(Saved entries)

────────────────────

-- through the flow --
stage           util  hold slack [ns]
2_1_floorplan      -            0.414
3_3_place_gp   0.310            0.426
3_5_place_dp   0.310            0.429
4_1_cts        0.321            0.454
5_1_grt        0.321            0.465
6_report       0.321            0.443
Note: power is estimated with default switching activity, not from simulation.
<file path="src/logic/wdtp_pkg.sv">
// Behaviour
// RL1 - A 15-bit down counter steps on the CPU clock divided by a prescaler.
// RL2 - Underflow raises an interrupt or a watchdog reset, per the underflow action bit.
// RL3 - The underflow action bit can only be set; writing zero never clears it.
// RL4 - With main, oscillator or PLL CPU clock, prescaler divides by 16 or 128.
// RL5 - With the sub clock as CPU clock the prescaler always divides by 2.
// RL6 - Period equals prescaler ratio times 32768 counter steps in CPU clocks.
// RL7 - Any start register write reloads the counter and starts it if idle.
// RL8 - Reset clears the prescaler; counter and prescaler idle until first start write.
// RL9 - Stop, wait and hold freeze counter and prescaler; counting resumes from held value.
// RL10 - Control register returns upper counter bits, read-only, in bits 4 to 0.
// RL11 - Protective mode clocks the counter from the on-chip oscillator.
// RL12 - Software unlocks, sets reset action, sets oscillator source, relocks, then starts.
// RL13 - Protective mode period is 32768 oscillator clocks with no prescaler.
// RL14 - Setting the oscillator source bit starts the oscillator and switches the count clock.
// RL15 - In protective mode writes to the stop mode request bit are ignored.
// RL16 - In protective mode the counter keeps counting through wait and hold.
// RL17 - Software writes zero to the two reserved control register bits.
// RL18 - Each start write reloads all ones; the prescaler runs freely between writes.
package wdtp_pkg;
  localparam int          ADDR_W          = 8;
  localparam int          CNT_W           = 15;
  localparam int          PRE_W           = 7;
  // Printed register offsets are word indices; byte address is four times the index
  localparam logic [5:0]  IDX_START       = 6'h0E;
  localparam logic [5:0]  IDX_CTRL        = 6'h0F;
  localparam logic [5:0]  IDX_PROT        = 6'h10;
  localparam logic [5:0]  IDX_PM_ONE      = 6'h11;
  localparam logic [5:0]  IDX_PM_TWO      = 6'h12;
  localparam logic [5:0]  IDX_CM_ONE      = 6'h13;
  localparam logic [5:0]  IDX_IRQ_STAT    = 6'h14;
  localparam logic [5:0]  IDX_IRQ_MASK    = 6'h15;
  localparam logic [7:0]  ADDR_START      = {IDX_START, 2'b00};
  localparam logic [7:0]  ADDR_CTRL       = {IDX_CTRL, 2'b00};
  localparam logic [7:0]  ADDR_PROT       = {IDX_PROT, 2'b00};
  localparam logic [7:0]  ADDR_PM_ONE     = {IDX_PM_ONE, 2'b00};
  localparam logic [7:0]  ADDR_PM_TWO     = {IDX_PM_TWO, 2'b00};
  localparam logic [7:0]  ADDR_CM_ONE     = {IDX_CM_ONE, 2'b00};
  localparam logic [7:0]  ADDR_IRQ_STAT   = {IDX_IRQ_STAT, 2'b00};
  localparam logic [7:0]  ADDR_IRQ_MASK   = {IDX_IRQ_MASK, 2'b00};
  // Field positions
  localparam int          CTRL_CNT_LSB    = 0;
  localparam int          CTRL_RSV_LSB    = 5;
  localparam int          CTRL_PRESEL_BIT = 7;
  localparam int          UNLOCK_BIT      = 1;
  localparam int          ACTION_BIT      = 2;
  localparam int          OSCSRC_BIT      = 2;
  localparam int          STOPREQ_BIT     = 0;
  localparam int          IRQ_UFLOW_BIT   = 0;
  // Reset values and counts
  localparam logic [CNT_W-1:0] CNT_RELOAD = 15'h7FFF;
  localparam logic [CNT_W-1:0] CNT_ZERO   = 15'h0000;
  localparam logic [PRE_W-1:0] PRE_RESET  = 7'h00;
  localparam logic [PRE_W-1:0] PRE_TC_16  = 7'h0F;
  localparam logic [PRE_W-1:0] PRE_TC_128 = 7'h7F;
  localparam logic [PRE_W-1:0] PRE_TC_2   = 7'h01;
  localparam logic [1:0]  RESP_OKAY       = 2'h0;
  localparam logic [1:0]  RESP_SLVERR     = 2'h2;
endpackage : wdtp_pkg

</file>
<file path="src/logic/wdtp_core.sv">
// The AXI4-Lite slave port was decided locally.
`timescale 1ns/1ps
module wdtp_core (
  // Clock and reset
  input  wire logic        aclk,
  input  wire logic        aresetn,
  // AXI4-Lite write address and data
  input  wire logic        s_axi_awvalid,
  output logic             s_axi_awready,
  input  wire logic [7:0]  s_axi_awaddr,
  input  wire logic [2:0]  s_axi_awprot,
  input  wire logic        s_axi_wvalid,
  output logic             s_axi_wready,
  input  wire logic [31:0] s_axi_wdata,
  input  wire logic [3:0]  s_axi_wstrb,
  // AXI4-Lite write response
  output logic             s_axi_bvalid,
  input  wire logic        s_axi_bready,
  output logic [1:0]       s_axi_bresp,
  // AXI4-Lite read
  input  wire logic        s_axi_arvalid,
  output logic             s_axi_arready,
  input  wire logic [7:0]  s_axi_araddr,
  input  wire logic [2:0]  s_axi_arprot,
  output logic             s_axi_rvalid,
  input  wire logic        s_axi_rready,
  output logic [31:0]      s_axi_rdata,
  output logic [1:0]       s_axi_rresp,
  // Chip clock and power state
  input  wire logic        cpu_sub_clock_sel,
  input  wire logic        cpu_clk_run,
  input  wire logic        wait_mode,
  input  wire logic        hold_state,
  input  wire logic        stop_wake,
  input  wire logic        osc_clk_in,
  // Watchdog outputs
  output logic             wdt_reset_req,
  output logic             irq,
  output logic             osc_enable,
  output logic             stop_mode_req
);
  logic                    aw_held_reg;
  logic                    w_held_reg;
  logic [7:0]              aw_addr_reg;
  logic [31:0]             w_data_reg;
  logic [3:0]              w_strb_reg;
  logic                    bvalid_reg;
  logic [1:0]              bresp_reg;
  logic                    rvalid_reg;
  logic [31:0]             rdata_reg;
  logic [1:0]              rresp_reg;
  logic                    active_reg;
  logic [wdtp_pkg::CNT_W-1:0] cnt_reg;
  logic [wdtp_pkg::PRE_W-1:0] pre_reg;
  logic                    presel_reg;
  logic [1:0]              rsv_reg;
  logic                    unlock_reg;
  logic                    action_reg;
  logic                    oscsrc_reg;
  logic                    stopreq_reg;
  logic                    stat_reg;
  logic                    mask_reg;
  logic                    wdt_reset_reg;
  logic                    osc_s1_reg;
  logic                    osc_s2_reg;
  logic                    osc_s3_reg;
  logic                    wr_do;
  logic                    wr_lane0;
  logic [7:0]              wr_byte;
  logic                    wr_start;
  logic                    wr_ctrl;
  logic                    wr_prot;
  logic                    wr_pm_one;
  logic                    wr_pm_two;
  logic                    wr_cm_one;
  logic                    wr_stat;
  logic                    wr_mask;
  logic                    wr_hit;
  logic                    rd_do;
  logic                    rd_hit;
  logic [31:0]             rd_data;
  logic                    frozen;
  logic                    cpu_en;
  logic [wdtp_pkg::PRE_W-1:0] pre_tc;
  logic                    pre_wrap;
  logic                    osc_tick;
  logic                    step;
  logic                    underflow;

  // Write channel: address and data taken in either order, response after both
  assign s_axi_awready = !aw_held_reg && !bvalid_reg;
  assign s_axi_wready  = !w_held_reg && !bvalid_reg;
  assign s_axi_bvalid  = bvalid_reg;
  assign s_axi_bresp   = bresp_reg;
  assign wr_do         = aw_held_reg && w_held_reg && !bvalid_reg;

  always_ff @(posedge aclk) begin
    if (!aresetn) begin
      aw_held_reg <= 1'b0;
      w_held_reg  <= 1'b0;
      aw_addr_reg <= 8'h00;
      w_data_reg  <= 32'h0000_0000;
      w_strb_reg  <= 4'h0;
    end else begin
      if (s_axi_awvalid && s_axi_awready) begin
        aw_held_reg <= 1'b1;
        aw_addr_reg <= s_axi_awaddr;
      end else if (wr_do) begin
        aw_held_reg <= 1'b0;
      end
      if (s_axi_wvalid && s_axi_wready) begin
        w_held_reg <= 1'b1;
        w_data_reg <= s_axi_wdata;
        w_strb_reg <= s_axi_wstrb;
      end else if (wr_do) begin
        w_held_reg <= 1'b0;
      end
    end
  end

  always_ff @(posedge aclk) begin
    if (!aresetn) begin
      bvalid_reg <= 1'b0;
      bresp_reg  <= wdtp_pkg::RESP_OKAY;
    end else if (wr_do) begin
      bvalid_reg <= 1'b1;
      bresp_reg  <= wr_hit ? wdtp_pkg::RESP_OKAY : wdtp_pkg::RESP_SLVERR;
    end else if (s_axi_bready) begin
      bvalid_reg <= 1'b0;
    end
  end

  // Registers are eight bits wide; only byte lane 0 carries them
  assign wr_lane0  = wr_do && w_strb_reg[0];
  assign wr_byte   = w_data_reg[7:0];
  assign wr_start  = wr_lane0 && (aw_addr_reg == wdtp_pkg::ADDR_START);
  assign wr_ctrl   = wr_lane0 && (aw_addr_reg == wdtp_pkg::ADDR_CTRL);
  assign wr_prot   = wr_lane0 && (aw_addr_reg == wdtp_pkg::ADDR_PROT);
  assign wr_pm_one = wr_lane0 && (aw_addr_reg == wdtp_pkg::ADDR_PM_ONE) && unlock_reg;
  assign wr_pm_two = wr_lane0 && (aw_addr_reg == wdtp_pkg::ADDR_PM_TWO) && unlock_reg;
  assign wr_cm_one = wr_lane0 && (aw_addr_reg == wdtp_pkg::ADDR_CM_ONE);
  assign wr_stat   = wr_lane0 && (aw_addr_reg == wdtp_pkg::ADDR_IRQ_STAT);
  assign wr_mask   = wr_lane0 && (aw_addr_reg == wdtp_pkg::ADDR_IRQ_MASK);

  always_comb begin
    case (aw_addr_reg)
      wdtp_pkg::ADDR_START, wdtp_pkg::ADDR_CTRL, wdtp_pkg::ADDR_PROT,
      wdtp_pkg::ADDR_PM_ONE, wdtp_pkg::ADDR_PM_TWO, wdtp_pkg::ADDR_CM_ONE,
      wdtp_pkg::ADDR_IRQ_STAT, wdtp_pkg::ADDR_IRQ_MASK: wr_hit = 1'b1;
      default: wr_hit = 1'b0;
    endcase
  end

  // Read channel: one read at a time, data registered
  assign s_axi_arready = !rvalid_reg;
  assign s_axi_rvalid  = rvalid_reg;
  assign s_axi_rdata   = rdata_reg;
  assign s_axi_rresp   = rresp_reg;
  assign rd_do         = s_axi_arvalid && !rvalid_reg;

  always_comb begin
    rd_data = 32'h0000_0000;
    rd_hit  = 1'b1;
    case (s_axi_araddr)
      wdtp_pkg::ADDR_START: rd_data = 32'h0000_0000;
      wdtp_pkg::ADDR_CTRL: begin
        rd_data[wdtp_pkg::CTRL_CNT_LSB +: 5]   = cnt_reg[wdtp_pkg::CNT_W-1 -: 5]; // see RL10
        rd_data[wdtp_pkg::CTRL_RSV_LSB +: 2]   = rsv_reg;
        rd_data[wdtp_pkg::CTRL_PRESEL_BIT]     = presel_reg;
      end
      wdtp_pkg::ADDR_PROT:     rd_data[wdtp_pkg::UNLOCK_BIT]    = unlock_reg;
      wdtp_pkg::ADDR_PM_ONE:   rd_data[wdtp_pkg::ACTION_BIT]    = action_reg;
      wdtp_pkg::ADDR_PM_TWO:   rd_data[wdtp_pkg::OSCSRC_BIT]    = oscsrc_reg;
      wdtp_pkg::ADDR_CM_ONE:   rd_data[wdtp_pkg::STOPREQ_BIT]   = stopreq_reg;
      wdtp_pkg::ADDR_IRQ_STAT: rd_data[wdtp_pkg::IRQ_UFLOW_BIT] = stat_reg;
      wdtp_pkg::ADDR_IRQ_MASK: rd_data[wdtp_pkg::IRQ_UFLOW_BIT] = mask_reg;
      default:                 rd_hit = 1'b0;
    endcase
  end

  always_ff @(posedge aclk) begin
    if (!aresetn) begin
      rvalid_reg <= 1'b0;
      rdata_reg  <= 32'h0000_0000;
      rresp_reg  <= wdtp_pkg::RESP_OKAY;
    end else if (rd_do) begin
      rvalid_reg <= 1'b1;
      rdata_reg  <= rd_data;
      rresp_reg  <= rd_hit ? wdtp_pkg::RESP_OKAY : wdtp_pkg::RESP_SLVERR;
    end else if (s_axi_rready) begin
      rvalid_reg <= 1'b0;
    end
  end

  // Software-visible configuration
  always_ff @(posedge aclk) begin
    if (!aresetn) begin
      presel_reg <= 1'b0;
      rsv_reg    <= 2'h0;
      unlock_reg <= 1'b0;
      action_reg <= 1'b0;
      oscsrc_reg <= 1'b0;
    end else begin
      if (wr_ctrl) begin
        presel_reg <= wr_byte[wdtp_pkg::CTRL_PRESEL_BIT];
        rsv_reg    <= wr_byte[wdtp_pkg::CTRL_RSV_LSB +: 2];
      end
      if (wr_prot) begin
        unlock_reg <= wr_byte[wdtp_pkg::UNLOCK_BIT];
      end
      if (wr_pm_one && wr_byte[wdtp_pkg::ACTION_BIT]) begin
        action_reg <= 1'b1; // see RL3
      end
      if (wr_pm_two) begin
        oscsrc_reg <= wr_byte[wdtp_pkg::OSCSRC_BIT]; // see RL14
      end
    end
  end

  // Stop request: locked out while the oscillator drives the count
  always_ff @(posedge aclk) begin
    if (!aresetn) begin
      stopreq_reg <= 1'b0;
    end else if (wr_cm_one && !oscsrc_reg) begin
      stopreq_reg <= wr_byte[wdtp_pkg::STOPREQ_BIT]; // see RL15
    end else if (stop_wake) begin
      stopreq_reg <= 1'b0;
    end
  end

  assign stop_mode_req = stopreq_reg;
  assign osc_enable    = oscsrc_reg; // see RL14

  // Oscillator pin crosses into aclk; the second and third stages feed the edge detector
  always_ff @(posedge aclk) begin
    if (!aresetn) begin
      osc_s1_reg <= 1'b0;
      osc_s2_reg <= 1'b0;
      osc_s3_reg <= 1'b0;
    end else begin
      osc_s1_reg <= osc_clk_in;
      osc_s2_reg <= osc_s1_reg;
      osc_s3_reg <= osc_s2_reg;
    end
  end

  assign osc_tick = osc_s2_reg && !osc_s3_reg;

  // Protective mode ignores wait and hold; stop cannot be entered there
  assign frozen = !oscsrc_reg && (stopreq_reg || wait_mode || hold_state); // see RL9 see RL16
  assign cpu_en = active_reg && !frozen && cpu_clk_run;

  always_comb begin
    if (cpu_sub_clock_sel) begin
      pre_tc = wdtp_pkg::PRE_TC_2; // see RL5
    end else if (presel_reg) begin
      pre_tc = wdtp_pkg::PRE_TC_128; // see RL4
    end else begin
      pre_tc = wdtp_pkg::PRE_TC_16; // see RL4
    end
  end

  // Ratio changes mid-count give one odd period, the prescaler error software must allow
  assign pre_wrap = pre_reg >= pre_tc;

  always_ff @(posedge aclk) begin
    if (!aresetn) begin
      pre_reg <= wdtp_pkg::PRE_RESET; // see RL8
    end else if (cpu_en && !oscsrc_reg) begin
      pre_reg <= pre_wrap ? wdtp_pkg::PRE_RESET : pre_reg + 7'h01; // see RL18
    end
  end

  assign step = oscsrc_reg ? (active_reg && osc_tick) : (cpu_en && pre_wrap); // see RL1 see RL11 see RL13
  assign underflow = step && (cnt_reg == wdtp_pkg::CNT_ZERO) && !wr_start;

  always_ff @(posedge aclk) begin
    if (!aresetn) begin
      active_reg <= 1'b0; // see RL8
    end else if (wr_start) begin
      active_reg <= 1'b1; // see RL7
    end
  end

  always_ff @(posedge aclk) begin
    if (!aresetn) begin
      cnt_reg <= wdtp_pkg::CNT_RELOAD;
    end else if (wr_start) begin
      cnt_reg <= wdtp_pkg::CNT_RELOAD; // see RL7 see RL18
    end else if (step) begin
      cnt_reg <= (cnt_reg == wdtp_pkg::CNT_ZERO) ? wdtp_pkg::CNT_RELOAD : cnt_reg - 15'h0001; // see RL6
    end
  end

  always_ff @(posedge aclk) begin
    if (!aresetn) begin
      wdt_reset_reg <= 1'b0;
    end else begin
      wdt_reset_reg <= underflow && action_reg; // see RL2
    end
  end

  assign wdt_reset_req = wdt_reset_reg;

  // Interrupt status: set wins over a write-one clear in the same cycle
  always_ff @(posedge aclk) begin
    if (!aresetn) begin
      stat_reg <= 1'b0;
      mask_reg <= 1'b0;
    end else begin
      if (underflow && !action_reg) begin
        stat_reg <= 1'b1; // see RL2
      end else if (wr_stat && wr_byte[wdtp_pkg::IRQ_UFLOW_BIT]) begin
        stat_reg <= 1'b0;
      end
      if (wr_mask) begin
        mask_reg <= wr_byte[wdtp_pkg::IRQ_UFLOW_BIT];
      end
    end
  end

  assign irq = stat_reg && mask_reg;

  AST_START_RELOAD: assert property (@(posedge aclk) disable iff (!aresetn)
    wr_start |=> (cnt_reg == wdtp_pkg::CNT_RELOAD) && active_reg) // see RL7
    else $error("start write did not reload and activate");

  AST_ACTION_STICKY: assert property (@(posedge aclk) disable iff (!aresetn)
    action_reg |=> action_reg) // see RL3
    else $error("underflow action bit returned to interrupt");

  AST_DIV_MAIN: assert property (@(posedge aclk) disable iff (!aresetn)
    (step && !oscsrc_reg && !cpu_sub_clock_sel) |-> (pre_reg == (presel_reg ? 7'h7F : 7'h0F))) // see RL4
    else $error("main clock prescaler ratio wrong");

  AST_DIV_SUB: assert property (@(posedge aclk) disable iff (!aresetn)
    (cpu_en && !oscsrc_reg && cpu_sub_clock_sel && pre_reg == 7'h00) |=> (pre_reg == 7'h01) ##0
    (!cpu_en || step)) // see RL5
    else $error("sub clock prescaler not divide by two");

  AST_FREEZE: assert property (@(posedge aclk) disable iff (!aresetn)
    (frozen && !wr_start) |=> $stable(cnt_reg) && $stable(pre_reg)) // see RL9
    else $error("counter moved while frozen");

  AST_IDLE_AFTER_RESET: assert property (@(posedge aclk) disable iff (!aresetn)
    !active_reg |-> (pre_reg == 7'h00) && (cnt_reg == 15'h7FFF)) // see RL8
    else $error("watchdog counted before first start write");

  AST_UFLOW_ACTION: assert property (@(posedge aclk) disable iff (!aresetn)
    underflow |=> (wdt_reset_req == $past(action_reg)) && (stat_reg || $past(action_reg))) // see RL2
    else $error("underflow action not taken");

  AST_STOP_LOCK: assert property (@(posedge aclk) disable iff (!aresetn)
    (oscsrc_reg && !stopreq_reg) |=> !stopreq_reg) // see RL15
    else $error("stop request set in protective mode");

  AST_PROT_RUNS: assert property (@(posedge aclk) disable iff (!aresetn)
    (oscsrc_reg && active_reg && osc_tick && !wr_start && cnt_reg != 15'h0000) |=>
    (cnt_reg == $past(cnt_reg) - 15'h0001)) // see RL11 see RL16
    else $error("protective mode count did not advance");

  AST_RD_CTRL: assert property (@(posedge aclk) disable iff (!aresetn)
    (rd_do && s_axi_araddr == wdtp_pkg::ADDR_CTRL) |=> (s_axi_rdata[4:0] == $past(cnt_reg[14:10]))) // see RL10
    else $error("control read lost counter bits");

  AST_STAT_SET: assert property (@(posedge aclk) disable iff (!aresetn) // see RL2
    (underflow && !action_reg) |=> stat_reg)
    else $error("underflow interrupt status not set");

  AST_STAT_CLEAR: assert property (@(posedge aclk) disable iff (!aresetn) // see RL2
    (wr_stat && wr_byte[0] && !(underflow && !action_reg)) |=> !stat_reg)
    else $error("interrupt status not cleared by write of one");

  AST_ACTION_LOCKED: assert property (@(posedge aclk) disable iff (!aresetn) // see RL3
    (!unlock_reg && wr_lane0 && aw_addr_reg == wdtp_pkg::ADDR_PM_ONE) |=> (action_reg == $past(action_reg)))
    else $error("locked power mode write changed action bit");

endmodule : wdtp_core

</file>
<file path="config.mk">
export PLATFORM = sky130hd
export DESIGN_NAME = wdtp_core
export DESIGN_NICKNAME = d
export VERILOG_FILES = /design/src/logic/wdtp_pkg.sv /design/src/logic/wdtp_core.sv
export SDC_FILE = /design/constraint.sdc
export NUM_CORES = 1
export LEC_CHECK = 0
export BUFFER_PORTS_ARGS = -buffer_cell sky130_fd_sc_hd__buf_2
export CORE_MARGIN = 2
export CORE_UTILIZATION = 40
export DETAILED_ROUTE_END_ITERATION = 6
export PLACE_DENSITY = 0.7
export SYNTH_ARGS = -nofsm -noshare
export SYNTH_HDL_FRONTEND = slang
export SYNTH_SLANG_ARGS = --single-unit
</file>
<file path="constraint.sdc">
create_clock -name aclk -period 4 [get_ports aclk]
set_input_delay 0.4 -clock aclk [delete_from_list [all_inputs] [get_ports aclk]]
set_output_delay 0.4 -clock aclk [all_outputs]
set_load 0.005 [all_outputs]
</file>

────────────────────

● How to complete this task:
In the entries above, find the line with "rvalid_reg <= 1'b1;" and the line with "if (wr_pm_two) begin", then set down exactly those two and every line between them, nothing else.

● Response to the task:
      rvalid_reg <= 1'b1;
      rdata_reg  <= rd_data;
      rresp_reg  <= rd_hit ? wdtp_pkg::RESP_OKAY : wdtp_pkg::RESP_SLVERR;
    end else if (s_axi_rready) begin
      rvalid_reg <= 1'b0;
    end
  end

  // Software-visible configuration
  always_ff @(posedge aclk) begin
    if (!aresetn) begin
      presel_reg <= 1'b0;
      rsv_reg    <= 2'h0;
      unlock_reg <= 1'b0;
      action_reg <= 1'b0;
      oscsrc_reg <= 1'b0;
    end else begin
      if (wr_ctrl) begin
        presel_reg <= wr_byte[wdtp_pkg::CTRL_PRESEL_BIT];
        rsv_reg    <= wr_byte[wdtp_pkg::CTRL_RSV_LSB +: 2];
      end
      if (wr_prot) begin
        unlock_reg <= wr_byte[wdtp_pkg::UNLOCK_BIT];
      end
      if (wr_pm_one && wr_byte[wdtp_pkg::ACTION_BIT]) begin
        action_reg <= 1'b1; // see RL3
      end
      if (wr_pm_two) begin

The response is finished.